::: Task inputs :::

--- src/hdl/rtc_pkg.sv ---
// Purpose: shared constants and types of the clock register map
// Assumes: 250 MHz system clock, 32.768 kHz time base sampled as a pin
// Notes:   byte-wide registers behind a two-wire serial slave
package rtc_pkg;
    // ----------------------------------------------------------------
    // register offsets
    // ----------------------------------------------------------------
    localparam logic [7:0] SECONDS_OFS = 8'h00;
    localparam logic [7:0] MINUTES_OFS = 8'h01;
    localparam logic [7:0] LAST_TIME_OFS = 8'h06;
    localparam logic [7:0] LAST_NORMAL_OFS = 8'h09;
    localparam logic [7:0] UNLOCK_KEY_FIRST_OFS = 8'h20;
    localparam logic [7:0] UNLOCK_KEY_SECOND_OFS = 8'h21;
    localparam logic [7:0] SPECIAL_FUNCTION_CTRL_OFS = 8'h22;
    localparam int NUM_NORMAL = 10;
    localparam int NUM_TIME = 7;

    // ----------------------------------------------------------------
    // fields and reset values
    // ----------------------------------------------------------------
    localparam int HALT_BIT = 7;
    localparam int OSC_FAIL_BIT = 7;
    localparam logic [3:0] UNITS_LAST = 4'h9;
    localparam logic [2:0] TENS_LAST = 3'h5;
    localparam logic [7:0] SECONDS_RESET = 8'h00;
    localparam logic [7:0] MINUTES_RESET = 8'h80;
    localparam logic [7:0] REG_RESET = 8'h00;
    localparam logic [7:0] REFUSED_DATA = 8'h00;

    // ----------------------------------------------------------------
    // serial link and time base
    // ----------------------------------------------------------------
    localparam logic [6:0] SLAVE_ADDR = 7'h68;
    localparam logic [3:0] BITS_PER_BYTE = 4'h8;
    localparam int SYNC_STAGES = 3;
    localparam int OSC_HZ = 32768;
    localparam logic [14:0] OSC_LAST = 15'(OSC_HZ - 1);

    typedef enum {
        LINK_IDLE,
        LINK_ADDR,
        LINK_WDATA,
        LINK_ACK,
        LINK_LOAD,
        LINK_TX,
        LINK_MACK
    } link_state_e;
endpackage : rtc_pkg

--- src/hdl/rtc_bus_if.sv ---
// Purpose: byte access path between serial slave and register file
// Assumes: single clock domain
// Notes:   ptr is the internal address pointer owned by the slave
interface rtc_bus_if;
    logic [7:0] ptr;
    logic wr_stb;
    logic [7:0] wr_data;
    logic rd_start;
    logic [7:0] rd_data;
    logic locked;

    modport slave (
        output ptr,
        output wr_stb,
        output wr_data,
        output rd_start,
        input rd_data,
        input locked
    );
    modport regs (
        input ptr,
        input wr_stb,
        input wr_data,
        input rd_start,
        output rd_data,
        output locked
    );
endinterface : rtc_bus_if

--- src/hdl/rtc_serial_slave.sv ---
// Purpose: two-wire serial slave, address pointer and byte transfers
// Assumes: scl_lvl and sda_lvl are already synchronised and filtered
// Notes:   sda is driven low only; sda_oe high means pulling low
module rtc_serial_slave (
    input wire logic clk,
    input wire logic reset,
    input wire logic scl_lvl,
    input wire logic sda_lvl,
    output logic sda_out,
    output logic sda_oe,
    rtc_bus_if.slave bus
);
    rtc_pkg::link_state_e state_q;
    logic scl_p_q;
    logic sda_p_q;
    logic [3:0] cnt_q;
    logic [7:0] sh_q;
    logic [7:0] tx_q;
    logic [7:0] ptr_q;
    logic [7:0] wr_data_q;
    logic rw_q;
    logic first_q;
    logic ack_q;
    logic inc_q;
    logic wr_stb_q;
    logic rd_start_q;
    logic scl_rise;
    logic scl_fall;
    logic start_cond;
    logic stop_cond;
    logic addr_hit;
    logic byte_done;

    assign scl_rise = scl_lvl & ~scl_p_q;
    assign scl_fall = ~scl_lvl & scl_p_q;
    assign start_cond = scl_lvl & scl_p_q & sda_p_q & ~sda_lvl;
    assign stop_cond = scl_lvl & scl_p_q & ~sda_p_q & sda_lvl;
    assign addr_hit = (sh_q[7:1] == rtc_pkg::SLAVE_ADDR);
    assign byte_done = (cnt_q == rtc_pkg::BITS_PER_BYTE);
    assign bus.ptr = ptr_q;
    assign bus.wr_stb = wr_stb_q;
    assign bus.wr_data = wr_data_q;
    assign bus.rd_start = rd_start_q;

    always_ff @(posedge clk or posedge reset) begin
        if (reset) begin
            scl_p_q <= 1'b1;
            sda_p_q <= 1'b1;
            sda_out <= 1'b0;
        end else begin
            scl_p_q <= scl_lvl;
            sda_p_q <= sda_lvl;
            sda_out <= 1'b0;
        end
    end

    // ----------------------------------------------------------------
    // transfer sequencer
    // ----------------------------------------------------------------
    always_ff @(posedge clk or posedge reset) begin
        if (reset) begin
            state_q <= rtc_pkg::LINK_IDLE;
            cnt_q <= 4'h0;
            sh_q <= 8'h00;
            tx_q <= 8'h00;
            ptr_q <= 8'h00;
            wr_data_q <= 8'h00;
            rw_q <= 1'b0;
            first_q <= 1'b0;
            ack_q <= 1'b0;
            inc_q <= 1'b0;
            wr_stb_q <= 1'b0;
            rd_start_q <= 1'b0;
            sda_oe <= 1'b0;
        end else begin
            wr_stb_q <= 1'b0;
            rd_start_q <= 1'b0;
            if (stop_cond) begin
                state_q <= rtc_pkg::LINK_IDLE;
                sda_oe <= 1'b0;
            end else if (start_cond) begin
                state_q <= rtc_pkg::LINK_ADDR;
                cnt_q <= 4'h0;
                first_q <= 1'b1;
                sda_oe <= 1'b0;
            end else begin
                case (state_q)
                    rtc_pkg::LINK_ADDR, rtc_pkg::LINK_WDATA: begin
                        if (scl_rise) begin
                            sh_q <= {sh_q[6:0], sda_lvl};
                            cnt_q <= cnt_q + 4'h1;
                        end else if (scl_fall && byte_done) begin
                            cnt_q <= 4'h0;
                            state_q <= rtc_pkg::LINK_ACK;
                            inc_q <= 1'b0;
                            if (state_q == rtc_pkg::LINK_ADDR) begin
                                ack_q <= addr_hit;
                                sda_oe <= addr_hit;
                                rw_q <= sh_q[0];
                                rd_start_q <= addr_hit & sh_q[0];
                            end else if (first_q) begin
                                ptr_q <= sh_q;
                                first_q <= 1'b0;
                                ack_q <= 1'b1;
                                sda_oe <= 1'b1;
                            end else begin
                                // locked timekeeping bytes are not acknowledged
                                ack_q <= ~bus.locked;
                                sda_oe <= ~bus.locked;
                                wr_stb_q <= ~bus.locked;
                                wr_data_q <= sh_q;
                                inc_q <= 1'b1;
                            end
                        end
                    end
                    rtc_pkg::LINK_ACK: begin
                        if (scl_fall) begin
                            sda_oe <= 1'b0;
                            if (!ack_q) begin
                                state_q <= rtc_pkg::LINK_IDLE;
                            end else if (rw_q) begin
                                state_q <= rtc_pkg::LINK_LOAD;
                            end else begin
                                state_q <= rtc_pkg::LINK_WDATA;
                                if (inc_q) begin
                                    ptr_q <= ptr_q + 8'h01;
                                end
                            end
                        end
                    end
                    rtc_pkg::LINK_LOAD: begin
                        tx_q <= bus.rd_data;
                        sda_oe <= ~bus.rd_data[7];
                        cnt_q <= 4'h0;
                        state_q <= rtc_pkg::LINK_TX;
                    end
                    rtc_pkg::LINK_TX: begin
                        if (scl_rise) begin
                            cnt_q <= cnt_q + 4'h1;
                        end else if (scl_fall) begin
                            if (byte_done) begin
                                sda_oe <= 1'b0;
                                state_q <= rtc_pkg::LINK_MACK;
                            end else begin
                                tx_q <= {tx_q[6:0], 1'b0};
                                sda_oe <= ~tx_q[6];
                            end
                        end
                    end
                    rtc_pkg::LINK_MACK: begin
                        if (scl_rise) begin
                            ack_q <= ~sda_lvl;
                        end else if (scl_fall) begin
                            ptr_q <= ptr_q + 8'h01;
                            state_q <= ack_q ? rtc_pkg::LINK_LOAD : rtc_pkg::LINK_IDLE;
                        end
                    end
                    default: begin
                        sda_oe <= 1'b0;
                    end
                endcase
            end
        end
    end
endmodule : rtc_serial_slave

--- src/hdl/rtc_regmap.sv ---
// Purpose: register map and seconds counter of a serial real-time clock
// Assumes: scl, sda, oscillator and supply-good arrive from outside clk
// Notes:   minutes take the seconds carry; higher fields are plain storage
//
// Overview of operation
// - registers 0x00 to 0x09 are decoded as the normal timekeeping set.
// - key one at 0x20, key two at 0x21, special control at 0x22.
// - after return to main supply, time registers refresh within one second.
// - reads starting before that refresh return time captured at backup entry.
// - seconds bit 7 halts the oscillator; 0 at power-up, kept at switchover.
// - seconds bits 6..4 hold BCD tens 0..5, kept at switchover.
// - out-of-range digits keep counting until rollover restores valid values.
// - seconds bits 3..0 hold BCD units 0..9, kept at switchover.
// - registers 0..9 refuse serial access while on backup supply.
// - reads start at the pointer: the last pointer write, plus one for each byte moved since.
module rtc_regmap (
    input wire logic clk,
    input wire logic reset,
    input wire logic scl_in,
    input wire logic sda_in,
    input wire logic osc_in,
    input wire logic main_power_in,
    output logic sda_out,
    output logic sda_oe,
    output logic osc_enable
);
    localparam int NUM_IN = 4;

    rtc_bus_if bus ();

    logic [NUM_IN-1:0] raw_in;
    logic [NUM_IN-1:0] sync1_q;
    logic [NUM_IN-1:0] sync2_q;
    logic [NUM_IN-1:0] sync3_q;
    logic [NUM_IN-1:0] level_q;
    logic scl_lvl;
    logic sda_lvl;
    logic osc_lvl;
    logic power_ok;
    logic osc_p_q;
    logic power_p_q;
    logic [14:0] osc_cnt_q;
    logic sec_tick_q;
    logic stale_q;
    logic use_snap_q;
    localparam int NUM_NORMAL_T = rtc_pkg::NUM_NORMAL;
    localparam int NUM_TIME_T = rtc_pkg::NUM_TIME;
    logic [7:0] regs_q [NUM_NORMAL_T];
    logic [7:0] snap_q [NUM_TIME_T];
    logic [7:0] key_first_q;
    logic [7:0] key_second_q;
    logic [7:0] sf_ctrl_q;
    logic [8:0] sec_next;
    logic [8:0] min_next;
    logic [7:0] rd_mux;

    // one-step BCD increment; returns {carry, bit7, tens, units}
    function automatic logic [8:0] bcd_step(input logic [7:0] v);
        logic [3:0] units;
        logic [2:0] tens;
        logic carry;
        units = v[3:0];
        tens = v[6:4];
        carry = 1'b0;
        if (units == rtc_pkg::UNITS_LAST) begin
            units = 4'h0;
            if (tens == rtc_pkg::TENS_LAST) begin
                tens = 3'h0;
                carry = 1'b1;
            end else begin
                tens = tens + 3'h1;
            end
        end else begin
            // a written 0xA..0xF keeps counting and wraps to zero by itself
            units = units + 4'h1;
        end
        return {carry, v[7], tens, units};
    endfunction : bcd_step

    function automatic logic is_normal(input logic [7:0] a);
        return a <= rtc_pkg::LAST_NORMAL_OFS;
    endfunction : is_normal

    // ----------------------------------------------------------------
    // pin synchronisers
    // ----------------------------------------------------------------
    assign raw_in = {main_power_in, osc_in, sda_in, scl_in};

    generate
        for (genvar i = 0; i < NUM_IN; i++) begin : g_sync
            always_ff @(posedge clk or posedge reset) begin
                if (reset) begin
                    sync1_q[i] <= 1'b1;
                    sync2_q[i] <= 1'b1;
                    sync3_q[i] <= 1'b1;
                    level_q[i] <= 1'b1;
                end else begin
                    sync1_q[i] <= raw_in[i];
                    sync2_q[i] <= sync1_q[i];
                    sync3_q[i] <= sync2_q[i];
                    // a change counts only once two stages agree
                    if (sync2_q[i] == sync3_q[i]) begin
                        level_q[i] <= sync3_q[i];
                    end
                end
            end
        end
    endgenerate

    assign scl_lvl = level_q[0];
    assign sda_lvl = level_q[1];
    assign osc_lvl = level_q[2];
    assign power_ok = level_q[3];

    rtc_serial_slave u_slave (
        .clk(clk),
        .reset(reset),
        .scl_lvl(scl_lvl),
        .sda_lvl(sda_lvl),
        .sda_out(sda_out),
        .sda_oe(sda_oe),
        .bus(bus.slave)
    );

    // ----------------------------------------------------------------
    // one-second time base
    // ----------------------------------------------------------------
    always_ff @(posedge clk or posedge reset) begin
        if (reset) begin
            osc_p_q <= 1'b1;
            osc_cnt_q <= 15'h0000;
            sec_tick_q <= 1'b0;
        end else begin
            osc_p_q <= osc_lvl;
            sec_tick_q <= 1'b0;
            if (regs_q[0][rtc_pkg::HALT_BIT]) begin
                osc_cnt_q <= 15'h0000;
            end else if (osc_lvl && !osc_p_q) begin
                if (osc_cnt_q == rtc_pkg::OSC_LAST) begin
                    osc_cnt_q <= 15'h0000;
                    sec_tick_q <= 1'b1;
                end else begin
                    osc_cnt_q <= osc_cnt_q + 15'h0001;
                end
            end
        end
    end

    always_ff @(posedge clk or posedge reset) begin
        if (reset) begin
            osc_enable <= 1'b1;
        end else begin
            osc_enable <= ~regs_q[0][rtc_pkg::HALT_BIT];
        end
    end

    // ----------------------------------------------------------------
    // backup supply tracking
    // ----------------------------------------------------------------
    // the visible copy may lag by up to one tick; a halted clock refreshes at once
    always_ff @(posedge clk or posedge reset) begin
        if (reset) begin
            power_p_q <= 1'b1;
            stale_q <= 1'b0;
            use_snap_q <= 1'b0;
        end else begin
            power_p_q <= power_ok;
            if (power_p_q && !power_ok) begin
                stale_q <= 1'b1;
            end else if (power_ok && (sec_tick_q || regs_q[0][rtc_pkg::HALT_BIT])) begin
                stale_q <= 1'b0;
            end
            if (bus.rd_start) begin
                use_snap_q <= stale_q;
            end
        end
    end

    always_ff @(posedge clk or posedge reset) begin
        if (reset) begin
            for (int i = 0; i < NUM_TIME_T; i++) begin
                snap_q[i] <= rtc_pkg::REG_RESET;
            end
        end else if (power_p_q && !power_ok) begin
            for (int i = 0; i < NUM_TIME_T; i++) begin
                snap_q[i] <= regs_q[i];
            end
        end
    end

    // ----------------------------------------------------------------
    // register file
    // ----------------------------------------------------------------
    assign sec_next = bcd_step(regs_q[0]);
    assign min_next = bcd_step(regs_q[1]);

    always_ff @(posedge clk or posedge reset) begin
        if (reset) begin
            for (int i = 0; i < NUM_NORMAL_T; i++) begin
                regs_q[i] <= rtc_pkg::REG_RESET;
            end
            regs_q[0] <= rtc_pkg::SECONDS_RESET;
            regs_q[1] <= rtc_pkg::MINUTES_RESET;
            key_first_q <= rtc_pkg::REG_RESET;
            key_second_q <= rtc_pkg::REG_RESET;
            sf_ctrl_q <= rtc_pkg::REG_RESET;
        end else begin
            // seconds and a carried minutes step in the same cycle; a host write in that cycle wins
            if (sec_tick_q) begin
                regs_q[0] <= sec_next[7:0];
                if (sec_next[8]) begin
                    regs_q[1] <= min_next[7:0];
                end
            end
            if (bus.wr_stb) begin
                if (is_normal(bus.ptr) && power_ok) begin
                    regs_q[bus.ptr[3:0]] <= bus.wr_data;
                end
                case (bus.ptr)
                    rtc_pkg::UNLOCK_KEY_FIRST_OFS: key_first_q <= bus.wr_data;
                    rtc_pkg::UNLOCK_KEY_SECOND_OFS: key_second_q <= bus.wr_data;
                    rtc_pkg::SPECIAL_FUNCTION_CTRL_OFS: sf_ctrl_q <= bus.wr_data;
                    default: begin
                    end
                endcase
            end
        end
    end

    assign bus.locked = is_normal(bus.ptr) & ~power_ok;

    always_comb begin
        rd_mux = rtc_pkg::REFUSED_DATA;
        if (is_normal(bus.ptr)) begin
            if (!power_ok) begin
                rd_mux = rtc_pkg::REFUSED_DATA;
            end else if (use_snap_q && bus.ptr <= rtc_pkg::LAST_TIME_OFS) begin
                rd_mux = snap_q[bus.ptr[2:0]];
            end else begin
                rd_mux = regs_q[bus.ptr[3:0]];
            end
        end else begin
            case (bus.ptr)
                rtc_pkg::UNLOCK_KEY_FIRST_OFS: rd_mux = key_first_q;
                rtc_pkg::UNLOCK_KEY_SECOND_OFS: rd_mux = key_second_q;
                rtc_pkg::SPECIAL_FUNCTION_CTRL_OFS: rd_mux = sf_ctrl_q;
                default: rd_mux = rtc_pkg::REFUSED_DATA;
            endcase
        end
    end

    assign bus.rd_data = rd_mux;
endmodule : rtc_regmap

--- config.mk ---
export PLATFORM = sky130hd
export DESIGN_NAME = rtc_regmap
export DESIGN_NICKNAME = d
export VERILOG_FILES = /design/src/hdl/rtc_pkg.sv /design/src/hdl/rtc_bus_if.sv /design/src/hdl/rtc_serial_slave.sv /design/src/hdl/rtc_regmap.sv
export SDC_FILE = /design/constraint.sdc
export NUM_CORES = 1
export LEC_CHECK = 0
export BUFFER_PORTS_ARGS = -buffer_cell sky130_fd_sc_hd__buf_2
export CAP_MARGIN = 20
export CORE_ASPECT_RATIO = 1.1
export CORE_UTILIZATION = 50
export DETAILED_ROUTE_END_ITERATION = 12
export MAX_ROUTING_LAYER = met4
export PLACE_DENSITY = 0.76
export SYNTH_ARGS = -nofsm -noshare
export SYNTH_HDL_FRONTEND = slang
export SYNTH_SLANG_ARGS = --single-unit
--- constraint.sdc ---
create_clock -name clk -period 21.9 [get_ports clk]
set_input_delay 1.095 -clock clk [delete_from_list [all_inputs] [get_ports clk]]
set_output_delay 1.095 -clock clk [all_outputs]
set_load 0.005 [all_outputs]
==> metrics.yaml, run 1 <==
setup_path:
  arrival_ps: 3570
  regToRegEndpoint: "u_slave.sda_oe"
  cp.required_ps: 22300
  rr_worst_depth: 8
  startpoint_type: "flop"
  cpPeakStageDelay_ps: 710
  cp-end-kind: "flop"
  cp_slowest_cell: "a2111oi_0"
  path_class: "flop to flop"
  ff2ff_setup_slack_ps: 18730
  critical_path.max_fanout: 44
  worstPathCellList: "buf_4, ha_1, o21bai_1, a2111oi_0, a22oi_1, nor2b_1, nor3_1, a21oi_1"
  r2r-start: "u_slave.bus.ptr[0]"
finish:
  area_growth_pct: 9.077
  drive_gt1_share_pct: 28.68
  multi_input_area_mm2: 0.005080
  fillers: 1830
  mostFrequentLayoutCells: "dfrtp_1, mux2_2, nor2_1, nand2_1, a21oi_1"
  fin_nets: 947
  stdcell_area_mm2: 0.01252
  final_common_cell: "dfrtp_1"
  final_util_pct: 56.11
  antennaDiodeCount: 0
  seq_area_mm2: 0.006136
die:
  initial_utilization_pct: 51.44
  dieArea_mm2: 0.02358
  die_y_um: 160.9
  core_mm2: 0.02232
  die_width_um: 146.5
  ios: 9
  fp-row-count: 57
detailed_routing:
  ant_nets: 0
  route.layer.met1.wl_um: 10870
  vias: 7390
  dr_wl_met2_um: 11770
  wl_met3_um: 1129
  post_drt_wl_per_cell_um: 19.46
  drt_iter0_drc: 530
  top_layer: "met4"
  drc: 0
  routed_via_density: 5.926
  wl_um: 24260
  first_pass_iters: 7
clock_tree:
  h-tree-depth: 1
  cts_buffers: 25
  clock_sinks: 244
  cts_hold_buf: 0
  clock_path_buffers: 3
  cts_tree: "done"
  cts_resized: 0
  clk_pin_slew_worst_paths_ps: 60
  clk_latency_ps: 520
  post_cts.repair.setup_buffers: 0
  root_buffer: "clkbuf_16"
place:
  place.gp.congestion: 0.8843
  port-buffer-count: 7
  dp_hpwl_um: 15840
  placed_area_mm2: 0.01173
  dp_slack_ps: 18900
synth:
  synth_area_per_cell_um2: 12.12
  synth-seq-cells: 244
  synthesis.nets: 960
  seq_area_frac_synth_pct: 53.42
  syn_inst: 947
  synth_edf_count: 0
  synth_top_area_share_pct: 48.38
  synth.distinct_cells: 67
  ys_async_sr_fraction_pct: 100.0
  synth_top_cell_by_area: "dfrtp_1"
  synth.area.top_cells: "dfrtp_1, mux2_2, dfstp_2, mux4_2, mux2i_1"
  synth_ff_type: "dfrtp_1"
  synth_area_mm2: 0.01148
  yosys_warnings: 0
sta:
  tightest_slew_ps: 926.9
  finalSetupTns_ps: 0
  setup_ws_ps: 18730
  max_freq_mhz: 315.2
  fin_skew_ps: 16.83
  final-setup-viol-count: 0
  grt_setup_unrepaired: "no"
  max_slew_margin_pct: 38.21
  maxSlewViolCount: 0
  hold_violations: 0
  period_needed_ps: 3172
  finalCritPeriodShare_pct: 14.48
  whs_ps: 356.0
min_path:
  worstHoldStart: "sync1_q[1]"
  hold_class: "flop to flop"
  min_path_cells: 0
  min_to: "sync2_q[1]"
global_route:
  grt_max_degree: 111
  grt_pass1_wl_um: 40320
  gr-total-overflow: 0
  antenna_found_initial: 0
  grt_pass1_vias: 7453
  grt_use_total_pct: 22.21
pwr:
  leakagePower_nw: 5.722
  pwr_density_cell_mw_per_mm2: 91.90
  worst_ir_drop_vdd_v: 0.00005809
flow_run:
  cap_violations: 0
outcome:
  outcome: "complete, no violations"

:::

**What to produce:** Report only the number of lines in the listing that contain the word "endmodule".

**Problem solution:** 2